Re: dmaengine and using tx descriptors multiple times

Vinod Koul <vinod.koul@xxxxxxxxx> · Mon, 16 Mar 2015 10:58:35 +0530



On Fri, Mar 13, 2015 at 10:23:50AM +0100, Robert Jarzmik wrote:
> Vinod Koul <vinod.koul@xxxxxxxxx> writes:
> 
> > On Mon, Mar 09, 2015 at 11:18:53PM +0100, Robert Jarzmik wrote:
> >> And here comes my question : how do I free the hardware descriptors for tx now ?
> >> As I chose to not free them upon tx completion, is there an API call to do it ?
> > The problem with this is that we are assuming the
> > DMA_PREP_CONTINUE/DMA_PREP_ACK etc is valid for slave. These were defined
> > for async_tx.

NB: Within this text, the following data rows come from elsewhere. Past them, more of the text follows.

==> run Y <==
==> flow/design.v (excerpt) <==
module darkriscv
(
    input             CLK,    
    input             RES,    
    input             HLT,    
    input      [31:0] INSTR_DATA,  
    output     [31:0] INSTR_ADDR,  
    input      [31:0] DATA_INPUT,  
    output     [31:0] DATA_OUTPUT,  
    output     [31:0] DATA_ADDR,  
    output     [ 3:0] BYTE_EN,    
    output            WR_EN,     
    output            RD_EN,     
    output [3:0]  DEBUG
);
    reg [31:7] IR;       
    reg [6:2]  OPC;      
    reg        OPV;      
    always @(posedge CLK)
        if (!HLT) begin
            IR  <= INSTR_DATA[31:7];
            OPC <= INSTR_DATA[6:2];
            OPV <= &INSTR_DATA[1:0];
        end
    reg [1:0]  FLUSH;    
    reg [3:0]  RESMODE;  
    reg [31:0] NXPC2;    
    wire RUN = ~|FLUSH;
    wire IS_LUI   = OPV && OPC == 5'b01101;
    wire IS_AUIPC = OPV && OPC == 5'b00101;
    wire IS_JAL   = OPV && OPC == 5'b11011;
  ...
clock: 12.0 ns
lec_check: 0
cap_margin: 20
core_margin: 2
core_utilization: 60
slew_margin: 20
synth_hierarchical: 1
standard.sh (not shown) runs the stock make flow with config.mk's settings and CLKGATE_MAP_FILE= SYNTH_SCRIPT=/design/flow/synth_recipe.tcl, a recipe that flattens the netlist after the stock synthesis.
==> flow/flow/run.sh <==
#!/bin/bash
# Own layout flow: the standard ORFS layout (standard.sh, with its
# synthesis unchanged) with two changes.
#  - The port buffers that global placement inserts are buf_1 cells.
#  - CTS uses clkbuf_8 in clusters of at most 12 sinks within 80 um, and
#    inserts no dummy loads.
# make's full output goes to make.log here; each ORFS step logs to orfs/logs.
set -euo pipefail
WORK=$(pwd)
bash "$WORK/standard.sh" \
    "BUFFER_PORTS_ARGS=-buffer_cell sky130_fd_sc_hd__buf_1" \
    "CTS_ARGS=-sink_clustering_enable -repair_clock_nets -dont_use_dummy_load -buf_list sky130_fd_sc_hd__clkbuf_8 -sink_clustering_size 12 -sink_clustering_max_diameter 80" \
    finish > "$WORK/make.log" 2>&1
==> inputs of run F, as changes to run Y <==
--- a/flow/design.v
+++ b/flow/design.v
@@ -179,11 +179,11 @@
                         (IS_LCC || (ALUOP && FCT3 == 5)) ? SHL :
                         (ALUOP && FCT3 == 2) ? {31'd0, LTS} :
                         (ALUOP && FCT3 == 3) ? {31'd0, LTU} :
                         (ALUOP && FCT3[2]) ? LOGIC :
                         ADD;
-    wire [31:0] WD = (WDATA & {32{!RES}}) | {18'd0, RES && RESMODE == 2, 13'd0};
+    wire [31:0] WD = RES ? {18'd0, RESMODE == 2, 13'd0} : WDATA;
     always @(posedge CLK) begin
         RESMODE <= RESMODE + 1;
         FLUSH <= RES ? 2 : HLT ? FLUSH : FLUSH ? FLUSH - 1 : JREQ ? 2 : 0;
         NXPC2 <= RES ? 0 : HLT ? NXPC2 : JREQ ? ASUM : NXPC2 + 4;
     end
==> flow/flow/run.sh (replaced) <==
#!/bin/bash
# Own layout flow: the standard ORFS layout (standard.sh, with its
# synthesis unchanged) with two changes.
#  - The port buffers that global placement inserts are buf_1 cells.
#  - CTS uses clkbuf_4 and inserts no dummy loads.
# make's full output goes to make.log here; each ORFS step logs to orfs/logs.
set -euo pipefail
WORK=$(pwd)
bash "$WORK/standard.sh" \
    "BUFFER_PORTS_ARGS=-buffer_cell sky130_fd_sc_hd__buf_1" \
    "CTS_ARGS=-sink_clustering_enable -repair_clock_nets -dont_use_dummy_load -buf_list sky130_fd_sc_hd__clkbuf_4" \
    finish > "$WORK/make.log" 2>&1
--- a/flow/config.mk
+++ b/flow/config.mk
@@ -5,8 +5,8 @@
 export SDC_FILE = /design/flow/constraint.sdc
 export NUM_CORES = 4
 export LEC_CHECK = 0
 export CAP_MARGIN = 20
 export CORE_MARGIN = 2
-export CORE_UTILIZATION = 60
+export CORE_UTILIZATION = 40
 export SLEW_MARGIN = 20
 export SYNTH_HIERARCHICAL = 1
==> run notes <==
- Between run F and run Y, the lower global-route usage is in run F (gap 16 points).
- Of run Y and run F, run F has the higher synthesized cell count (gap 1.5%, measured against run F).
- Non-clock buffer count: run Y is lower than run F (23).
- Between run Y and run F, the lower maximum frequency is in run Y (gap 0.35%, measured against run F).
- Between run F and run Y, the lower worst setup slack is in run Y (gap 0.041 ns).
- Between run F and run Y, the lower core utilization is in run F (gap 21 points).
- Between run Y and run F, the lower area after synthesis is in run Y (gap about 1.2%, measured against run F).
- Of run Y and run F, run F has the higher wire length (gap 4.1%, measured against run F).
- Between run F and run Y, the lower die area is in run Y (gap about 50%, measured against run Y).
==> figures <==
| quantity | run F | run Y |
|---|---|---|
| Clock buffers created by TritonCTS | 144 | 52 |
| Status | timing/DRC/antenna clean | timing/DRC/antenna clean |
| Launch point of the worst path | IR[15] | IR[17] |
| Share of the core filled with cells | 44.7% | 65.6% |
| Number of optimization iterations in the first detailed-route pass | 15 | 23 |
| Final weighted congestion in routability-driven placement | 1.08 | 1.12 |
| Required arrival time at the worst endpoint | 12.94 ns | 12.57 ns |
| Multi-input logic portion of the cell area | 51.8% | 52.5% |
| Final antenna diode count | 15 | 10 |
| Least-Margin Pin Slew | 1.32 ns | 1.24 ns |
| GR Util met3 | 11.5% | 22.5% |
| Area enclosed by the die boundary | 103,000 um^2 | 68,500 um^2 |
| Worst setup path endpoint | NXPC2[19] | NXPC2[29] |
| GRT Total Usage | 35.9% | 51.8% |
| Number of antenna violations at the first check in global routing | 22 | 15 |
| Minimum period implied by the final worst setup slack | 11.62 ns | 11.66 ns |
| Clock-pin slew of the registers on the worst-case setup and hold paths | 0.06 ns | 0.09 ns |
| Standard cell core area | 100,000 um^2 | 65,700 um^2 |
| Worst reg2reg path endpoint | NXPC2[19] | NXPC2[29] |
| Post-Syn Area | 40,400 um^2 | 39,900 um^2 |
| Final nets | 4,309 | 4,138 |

I have added Dan on how they handled it there
> For Dan, in [2] a reminder for the usecase, in order to not be lost in the
> conversation.
> 
> > But, I think we should not use these for slave transactions.
> >
> > In your case what is the benefit you get from reusing the descriptors?
> In my case, ie. the pxa architecture conversion to dmaengine, I'm converting the
> camera capture interface.
> 
> These scatter-gather buffers are huge (several MB, depending on sensor
> definition). Moreover the video4linux2 API relies on the fact that you can queue
> up a buffer multiple times.
> 
> As these buffers are huge, the preparation is not negligible (a thousand
> hardware linked descriptors for 1 frame), and there are usually 6 frames in the
> ring. The pxa architecture (at least pxa27x) is quite old, and the cost to
> recalculate the descriptors chain is not negligible (2ms to 10ms). Moreover this
> time is needed to handle unqueued buffers : store them or compress them, etc ...
the dmaengine driver is not expected to do buffer mapping for slave cases,
so I am still not clear where the savings are coming from. You can keep the
buffer ready or prepare ahead of time and submit when required.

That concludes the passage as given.